• _Brief_: Below is some data. Retype exactly the lines starting at the one with "inv_1, nor2_1, a221oi_1" and ending at the one with "# was 17.9%".

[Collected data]
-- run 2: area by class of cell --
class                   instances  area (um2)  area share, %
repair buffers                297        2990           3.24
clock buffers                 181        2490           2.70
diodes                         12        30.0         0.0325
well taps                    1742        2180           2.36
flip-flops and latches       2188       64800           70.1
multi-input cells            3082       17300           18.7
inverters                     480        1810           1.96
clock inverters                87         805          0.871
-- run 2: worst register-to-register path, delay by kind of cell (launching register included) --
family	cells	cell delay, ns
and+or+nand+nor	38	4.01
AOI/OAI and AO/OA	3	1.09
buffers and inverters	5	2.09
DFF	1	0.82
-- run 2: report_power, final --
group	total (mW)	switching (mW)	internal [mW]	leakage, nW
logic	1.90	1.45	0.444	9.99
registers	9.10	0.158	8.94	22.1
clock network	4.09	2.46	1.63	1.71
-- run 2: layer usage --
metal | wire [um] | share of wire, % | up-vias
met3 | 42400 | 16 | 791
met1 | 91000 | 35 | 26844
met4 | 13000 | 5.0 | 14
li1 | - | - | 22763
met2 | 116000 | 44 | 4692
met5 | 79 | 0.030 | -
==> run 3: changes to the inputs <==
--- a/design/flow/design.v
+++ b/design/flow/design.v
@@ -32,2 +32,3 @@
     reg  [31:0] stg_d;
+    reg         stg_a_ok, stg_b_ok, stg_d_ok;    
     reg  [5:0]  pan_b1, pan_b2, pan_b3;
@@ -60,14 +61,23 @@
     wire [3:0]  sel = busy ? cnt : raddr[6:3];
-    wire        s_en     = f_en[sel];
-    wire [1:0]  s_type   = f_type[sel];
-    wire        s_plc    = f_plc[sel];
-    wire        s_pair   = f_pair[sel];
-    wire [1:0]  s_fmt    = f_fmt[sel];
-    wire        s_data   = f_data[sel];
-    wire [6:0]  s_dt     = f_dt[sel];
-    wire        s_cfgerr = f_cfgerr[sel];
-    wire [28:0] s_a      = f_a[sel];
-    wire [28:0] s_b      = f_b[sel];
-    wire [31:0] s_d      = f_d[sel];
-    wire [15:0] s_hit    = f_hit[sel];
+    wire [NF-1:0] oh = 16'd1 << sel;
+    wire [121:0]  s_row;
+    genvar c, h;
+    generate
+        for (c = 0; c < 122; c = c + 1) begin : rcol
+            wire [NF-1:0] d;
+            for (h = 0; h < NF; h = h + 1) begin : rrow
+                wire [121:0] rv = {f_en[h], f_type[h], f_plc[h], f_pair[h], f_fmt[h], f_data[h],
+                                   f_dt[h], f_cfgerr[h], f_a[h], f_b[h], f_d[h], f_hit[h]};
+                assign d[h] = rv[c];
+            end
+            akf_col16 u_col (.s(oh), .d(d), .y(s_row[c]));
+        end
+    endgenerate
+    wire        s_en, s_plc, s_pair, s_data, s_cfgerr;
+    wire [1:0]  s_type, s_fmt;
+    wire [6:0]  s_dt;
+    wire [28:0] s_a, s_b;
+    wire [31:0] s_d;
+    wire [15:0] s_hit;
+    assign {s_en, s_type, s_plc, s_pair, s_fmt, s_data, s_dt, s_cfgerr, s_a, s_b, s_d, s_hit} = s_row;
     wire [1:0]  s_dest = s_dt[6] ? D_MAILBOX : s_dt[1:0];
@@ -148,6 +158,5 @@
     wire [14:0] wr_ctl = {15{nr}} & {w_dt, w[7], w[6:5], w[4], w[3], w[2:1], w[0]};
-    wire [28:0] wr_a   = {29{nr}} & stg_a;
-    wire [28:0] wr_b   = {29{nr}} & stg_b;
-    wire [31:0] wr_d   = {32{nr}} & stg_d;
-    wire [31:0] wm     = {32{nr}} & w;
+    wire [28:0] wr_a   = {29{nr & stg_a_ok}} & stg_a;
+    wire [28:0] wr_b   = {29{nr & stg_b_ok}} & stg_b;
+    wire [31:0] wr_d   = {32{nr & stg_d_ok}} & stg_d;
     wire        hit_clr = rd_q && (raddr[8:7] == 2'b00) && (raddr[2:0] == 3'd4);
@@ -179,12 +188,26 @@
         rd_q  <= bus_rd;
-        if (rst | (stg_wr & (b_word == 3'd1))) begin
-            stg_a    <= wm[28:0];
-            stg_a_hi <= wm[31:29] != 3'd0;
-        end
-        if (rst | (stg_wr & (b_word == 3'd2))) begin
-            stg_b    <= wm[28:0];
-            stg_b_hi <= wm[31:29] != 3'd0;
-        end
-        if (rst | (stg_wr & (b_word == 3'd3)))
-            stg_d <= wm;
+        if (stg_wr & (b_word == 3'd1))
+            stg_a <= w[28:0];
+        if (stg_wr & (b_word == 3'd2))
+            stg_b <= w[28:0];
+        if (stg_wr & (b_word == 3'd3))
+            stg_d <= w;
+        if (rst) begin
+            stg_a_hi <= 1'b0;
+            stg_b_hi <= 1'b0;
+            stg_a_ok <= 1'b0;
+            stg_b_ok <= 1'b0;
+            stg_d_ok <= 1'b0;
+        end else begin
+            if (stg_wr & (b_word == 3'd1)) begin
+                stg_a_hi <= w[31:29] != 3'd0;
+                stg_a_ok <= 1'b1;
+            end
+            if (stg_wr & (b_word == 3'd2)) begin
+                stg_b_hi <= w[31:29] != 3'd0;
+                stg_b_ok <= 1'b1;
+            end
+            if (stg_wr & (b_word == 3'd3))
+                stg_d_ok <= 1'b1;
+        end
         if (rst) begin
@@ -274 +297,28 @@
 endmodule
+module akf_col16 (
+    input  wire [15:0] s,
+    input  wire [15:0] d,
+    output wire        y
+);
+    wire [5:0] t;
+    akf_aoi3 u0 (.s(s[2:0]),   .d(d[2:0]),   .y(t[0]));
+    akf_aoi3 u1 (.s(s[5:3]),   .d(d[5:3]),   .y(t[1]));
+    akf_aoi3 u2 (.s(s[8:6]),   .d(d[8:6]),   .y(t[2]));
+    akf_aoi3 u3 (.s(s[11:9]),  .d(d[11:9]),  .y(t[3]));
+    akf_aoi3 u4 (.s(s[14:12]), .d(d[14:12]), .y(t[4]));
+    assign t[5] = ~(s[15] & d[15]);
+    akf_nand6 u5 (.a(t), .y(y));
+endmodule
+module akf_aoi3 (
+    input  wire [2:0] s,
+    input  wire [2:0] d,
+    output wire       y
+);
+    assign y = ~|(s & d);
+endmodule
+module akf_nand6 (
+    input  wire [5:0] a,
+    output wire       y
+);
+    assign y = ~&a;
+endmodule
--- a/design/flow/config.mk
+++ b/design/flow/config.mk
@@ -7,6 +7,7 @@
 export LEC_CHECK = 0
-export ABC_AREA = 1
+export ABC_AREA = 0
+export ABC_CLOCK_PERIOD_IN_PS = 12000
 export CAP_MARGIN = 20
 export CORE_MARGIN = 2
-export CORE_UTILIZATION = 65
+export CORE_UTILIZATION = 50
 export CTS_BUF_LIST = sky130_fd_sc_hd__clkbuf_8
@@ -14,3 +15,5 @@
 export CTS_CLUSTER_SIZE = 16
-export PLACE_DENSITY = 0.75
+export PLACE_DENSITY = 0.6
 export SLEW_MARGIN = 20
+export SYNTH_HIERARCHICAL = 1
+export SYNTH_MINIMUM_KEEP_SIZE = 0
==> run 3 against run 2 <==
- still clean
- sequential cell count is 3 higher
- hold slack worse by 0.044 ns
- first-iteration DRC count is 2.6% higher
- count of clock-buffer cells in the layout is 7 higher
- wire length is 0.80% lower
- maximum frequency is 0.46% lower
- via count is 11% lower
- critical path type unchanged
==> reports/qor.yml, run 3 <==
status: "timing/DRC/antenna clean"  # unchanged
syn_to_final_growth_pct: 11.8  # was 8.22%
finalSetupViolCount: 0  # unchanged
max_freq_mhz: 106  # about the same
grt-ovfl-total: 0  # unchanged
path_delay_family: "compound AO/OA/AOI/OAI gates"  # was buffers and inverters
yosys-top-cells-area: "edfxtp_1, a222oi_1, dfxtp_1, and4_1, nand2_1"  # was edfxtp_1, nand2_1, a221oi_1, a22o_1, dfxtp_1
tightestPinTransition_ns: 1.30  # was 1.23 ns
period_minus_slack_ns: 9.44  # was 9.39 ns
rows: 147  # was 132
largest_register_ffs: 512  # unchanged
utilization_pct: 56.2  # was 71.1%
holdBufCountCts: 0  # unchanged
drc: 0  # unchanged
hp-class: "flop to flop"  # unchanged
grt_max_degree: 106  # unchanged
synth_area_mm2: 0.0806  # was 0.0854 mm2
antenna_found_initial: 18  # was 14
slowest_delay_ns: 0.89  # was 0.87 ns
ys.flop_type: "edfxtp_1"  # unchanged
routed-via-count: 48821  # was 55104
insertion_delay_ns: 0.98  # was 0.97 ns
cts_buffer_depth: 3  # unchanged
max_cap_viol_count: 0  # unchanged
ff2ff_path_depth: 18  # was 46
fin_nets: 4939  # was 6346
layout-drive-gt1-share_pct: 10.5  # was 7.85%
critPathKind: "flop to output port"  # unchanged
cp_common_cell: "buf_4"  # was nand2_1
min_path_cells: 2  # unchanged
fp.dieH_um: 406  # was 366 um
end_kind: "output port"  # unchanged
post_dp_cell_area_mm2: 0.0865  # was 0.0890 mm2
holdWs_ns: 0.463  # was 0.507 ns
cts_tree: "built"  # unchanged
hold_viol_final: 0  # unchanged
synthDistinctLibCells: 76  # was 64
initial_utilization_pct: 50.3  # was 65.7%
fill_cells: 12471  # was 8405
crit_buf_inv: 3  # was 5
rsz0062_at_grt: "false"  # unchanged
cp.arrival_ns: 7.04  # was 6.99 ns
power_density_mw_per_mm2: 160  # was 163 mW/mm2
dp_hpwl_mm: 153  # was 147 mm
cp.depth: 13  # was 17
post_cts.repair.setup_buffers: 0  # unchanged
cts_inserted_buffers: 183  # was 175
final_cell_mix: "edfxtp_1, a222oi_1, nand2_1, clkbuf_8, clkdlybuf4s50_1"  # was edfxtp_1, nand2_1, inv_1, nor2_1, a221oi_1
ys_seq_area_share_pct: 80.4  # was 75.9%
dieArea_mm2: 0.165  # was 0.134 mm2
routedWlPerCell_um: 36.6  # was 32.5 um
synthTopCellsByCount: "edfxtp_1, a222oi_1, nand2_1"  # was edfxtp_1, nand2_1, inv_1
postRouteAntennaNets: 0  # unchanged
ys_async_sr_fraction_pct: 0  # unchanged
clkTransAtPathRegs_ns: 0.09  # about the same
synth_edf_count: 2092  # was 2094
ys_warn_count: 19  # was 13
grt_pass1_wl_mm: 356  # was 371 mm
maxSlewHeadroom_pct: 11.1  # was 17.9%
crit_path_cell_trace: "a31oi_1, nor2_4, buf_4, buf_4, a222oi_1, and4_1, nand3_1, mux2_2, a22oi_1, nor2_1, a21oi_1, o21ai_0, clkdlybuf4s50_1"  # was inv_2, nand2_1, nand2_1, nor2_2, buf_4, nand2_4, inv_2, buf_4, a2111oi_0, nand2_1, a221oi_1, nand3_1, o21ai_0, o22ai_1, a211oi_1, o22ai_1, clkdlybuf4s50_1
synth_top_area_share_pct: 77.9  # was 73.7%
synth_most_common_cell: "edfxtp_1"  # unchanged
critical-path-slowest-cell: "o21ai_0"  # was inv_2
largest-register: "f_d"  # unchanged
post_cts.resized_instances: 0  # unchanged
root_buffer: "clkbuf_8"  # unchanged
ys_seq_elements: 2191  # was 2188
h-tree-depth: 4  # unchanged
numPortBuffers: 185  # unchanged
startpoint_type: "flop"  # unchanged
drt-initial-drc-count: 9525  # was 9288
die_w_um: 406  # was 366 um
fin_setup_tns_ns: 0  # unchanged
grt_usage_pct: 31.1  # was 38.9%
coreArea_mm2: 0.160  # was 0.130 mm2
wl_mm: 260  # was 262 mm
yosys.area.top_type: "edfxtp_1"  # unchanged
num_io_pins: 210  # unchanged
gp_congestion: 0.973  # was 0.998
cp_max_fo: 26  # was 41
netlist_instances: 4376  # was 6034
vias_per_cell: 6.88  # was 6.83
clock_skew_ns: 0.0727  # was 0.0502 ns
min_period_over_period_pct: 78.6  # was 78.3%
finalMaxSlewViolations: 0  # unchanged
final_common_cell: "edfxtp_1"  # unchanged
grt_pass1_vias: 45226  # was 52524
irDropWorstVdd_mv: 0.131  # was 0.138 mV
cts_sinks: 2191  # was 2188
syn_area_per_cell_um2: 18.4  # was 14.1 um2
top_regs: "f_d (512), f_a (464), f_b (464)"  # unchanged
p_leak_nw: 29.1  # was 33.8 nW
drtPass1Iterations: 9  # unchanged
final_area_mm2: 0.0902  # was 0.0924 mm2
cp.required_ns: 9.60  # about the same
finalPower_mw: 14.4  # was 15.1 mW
Background: an optimization exercise with open tools, aiming at small area and a short achievable clock period. Do not read the settings as production practice. Where RTL was checked, it was by simulation tests only, not by an equivalence proof against the original. The flow treats the clock pin as an ideal source. Dropping or thinning the clock tree relies on that and would not hold on a real chip.

Design line_decoder, start of the top module:
module line_decoder (
    input  wire         clk,
    input  wire         rst,
    input  wire         in_valid,
    input  wire [144:0] in_code,
    output reg          out_valid,
    output reg  [127:0] out_data,
    output reg  [16:0]  out_check,
    output reg  [1:0]   out_status
);
    reg         r_valid;
    reg [144:0] r_code;
    reg         m_valid;
    reg [144:0] m_data;
    reg [7:0]   m_s1;
    reg [7:0]   m_e;
    reg [3:0]   m_nv;
    reg         m_fc, m_fs;
  ...
export LEC_CHECK = 0
export CAP_MARGIN = 10
export CORE_MARGIN = 2
export CORE_UTILIZATION = 65
export CTS_BUF_LIST = sky130_fd_sc_hd__clkbuf_16
export CTS_CLUSTER_DIAMETER = 100
export CTS_CLUSTER_SIZE = 27
export SLEW_MARGIN = 10
export SYNTH_HIERARCHICAL = 1
create_clock -name core_clock -period 40.0 [get_ports {clk}]
standard.sh (not shown) runs the stock make flow with config.mk's settings and CLKGATE_MAP_FILE= SYNTH_SCRIPT=/design/flow/synth_recipe.tcl, a recipe that flattens the netlist after the stock synthesis.
==> flow/flow/run.sh <==
#!/bin/bash
# Standard ORFS layout (the standard.sh) with two changes:
#  - port buffers use the smallest plain buffer (buf_1) instead of the default delay cell;
#  - clock tree synthesis without dummy load cells.
set -euo pipefail
bash standard.sh \
  "BUFFER_PORTS_ARGS=-buffer_cell sky130_fd_sc_hd__buf_1" \
  "CTS_ARGS=-sink_clustering_enable -repair_clock_nets -dont_use_dummy_load -sink_clustering_size 27 -sink_clustering_max_diameter 100 -root_buf sky130_fd_sc_hd__clkbuf_16 -buf_list sky130_fd_sc_hd__clkbuf_16 -sink_clustering_buffer sky130_fd_sc_hd__clkbuf_16" \
  finish > standard.log 2>&1
Next try:
==> flow/flow/run.sh (replaced) <==
#!/bin/bash
# Standard ORFS layout (the standard.sh) with two changes:
#  - port buffers use the smallest plain buffer (buf_1) instead of the default delay cell;
#  - clock tree synthesis without dummy load cells.
set -euo pipefail
bash standard.sh \
  "BUFFER_PORTS_ARGS=-buffer_cell sky130_fd_sc_hd__buf_1" \
  "CTS_ARGS=-sink_clustering_enable -repair_clock_nets -dont_use_dummy_load -sink_clustering_size 16 -sink_clustering_max_diameter 60 -root_buf sky130_fd_sc_hd__clkbuf_16 -buf_list sky130_fd_sc_hd__clkbuf_16 -sink_clustering_buffer sky130_fd_sc_hd__clkbuf_8" \
  finish > standard.log 2>&1
CTS_BUF_LIST = sky130_fd_sc_hd__clkbuf_8   (was sky130_fd_sc_hd__clkbuf_16)
CTS_CLUSTER_DIAMETER = 60   (was 100)
CTS_CLUSTER_SIZE = 16   (was 27)
What happened: The changed run produced a clean layout. Via count drops by about 1%. Routed wire length went down by about 0.8%. Area after synthesis stays the same. Final area stays flat. Worst hold slack gets better by 0.027 ns.
Next try:
==> flow/flow/run.sh (replaced) <==
#!/bin/bash
# Standard ORFS layout (the standard.sh) with these changes:
#  - port buffers use the smallest plain buffer (buf_1) instead of the default delay cell;
#  - clock tree: clkbuf_16 for the upper levels, clkbuf_8 leaf buffers, no dummy loads;
set -euo pipefail
ARGS=(
  "BUFFER_PORTS_ARGS=-buffer_cell sky130_fd_sc_hd__buf_1"
  "CTS_ARGS=-sink_clustering_enable -repair_clock_nets -dont_use_dummy_load -sink_clustering_size 16 -sink_clustering_max_diameter 60 -root_buf sky130_fd_sc_hd__clkbuf_16 -buf_list sky130_fd_sc_hd__clkbuf_16 -sink_clustering_buffer sky130_fd_sc_hd__clkbuf_8"
)
bash standard.sh "${ARGS[@]}" cts > standard_cts.log 2>&1
RR_ODB="$PWD/orfs/results/$FLOW_PLATFORM/line_decoder/base/4_cts.odb" \
  openroad -no_init -exit flow/remove_root.tcl > remove_root.log 2>&1
bash standard.sh "${ARGS[@]}" finish > standard.log 2>&1
==> flow/flow/remove_root.tcl (new file) <==
set odb $::env(RR_ODB)
read_db $odb
set block [ord::get_db_block]
set inst [$block findInst clkbuf_0_clk]
if {$inst == "NULL"} { puts "remove_root: no root buffer, unchanged"; exit 0 }
set a [$inst findITerm A]
set x [$inst findITerm X]
set in_net [$a getNet]
set out_net [$x getNet]
set loads {}
foreach it [$out_net getITerms] { if {[$it getId] != [$x getId]} { lappend loads $it } }
set other 0
foreach it [$in_net getITerms] { if {[$it getId] != [$a getId]} { incr other } }
if {[llength $loads] + $other > 4 || [llength [$out_net getBTerms]] > 0 || [llength [$in_net getBTerms]] != 1} {
  puts "remove_root: port would feed [expr {[llength $loads] + $other}] pins, unchanged"
  exit 0
}
foreach it $loads { $it disconnect; $it connect $in_net }
$a disconnect
$x disconnect
odb::dbInst_destroy $inst
odb::dbNet_destroy $out_net
puts "remove_root: clock port now drives [llength [$in_net getITerms]] pins"
write_db $odb
=>
- The changed run completed with no timing, DRC or antenna violations
- critical path depth stays the same
- design area barely changes
Next try:
CORE_UTILIZATION = 60   (was 65)
The new run ran to the end with no violations. Synthesized area stays the same. Maximum frequency is about the same. Global-route usage went down by 1.4 points.
Next try:
==> flow/flow/run.sh (replaced) <==
#!/bin/bash
# Standard ORFS layout (the standard.sh) with two changes:
#  - port buffers use the smallest plain buffer (buf_1) instead of the default delay cell;
#  - clock tree synthesis without dummy load cells.
set -euo pipefail
bash standard.sh \
  "BUFFER_PORTS_ARGS=-buffer_cell sky130_fd_sc_hd__buf_1" \
  "CTS_ARGS=-sink_clustering_enable -repair_clock_nets -dont_use_dummy_load -sink_clustering_size 16 -sink_clustering_max_diameter 60 -buf_list sky130_fd_sc_hd__clkbuf_8" \
  finish > standard.log 2>&1
CORE_UTILIZATION = 65   (was 60)
GPL_TIMING_DRIVEN = 0   (was unset)
removed: flow/flow/remove_root.tcl
What happened:
- synthesized area does not change
- worst hold slack gains 0.035 ns
- global-route usage grows by 2.0 points
- design area is about the same
- first-iteration DRC count increases by 33%
- worst setup slack got worse by 0.22 ns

• _Answer to this task_:
final_cell_mix: "edfxtp_1, a222oi_1, nand2_1, clkbuf_8, clkdlybuf4s50_1"  # was edfxtp_1, nand2_1, inv_1, nor2_1, a221oi_1
ys_seq_area_share_pct: 80.4  # was 75.9%
dieArea_mm2: 0.165  # was 0.134 mm2
routedWlPerCell_um: 36.6  # was 32.5 um
synthTopCellsByCount: "edfxtp_1, a222oi_1, nand2_1"  # was edfxtp_1, nand2_1, inv_1
postRouteAntennaNets: 0  # unchanged
ys_async_sr_fraction_pct: 0  # unchanged
clkTransAtPathRegs_ns: 0.09  # about the same
synth_edf_count: 2092  # was 2094
ys_warn_count: 19  # was 13
grt_pass1_wl_mm: 356  # was 371 mm
maxSlewHeadroom_pct: 11.1  # was 17.9%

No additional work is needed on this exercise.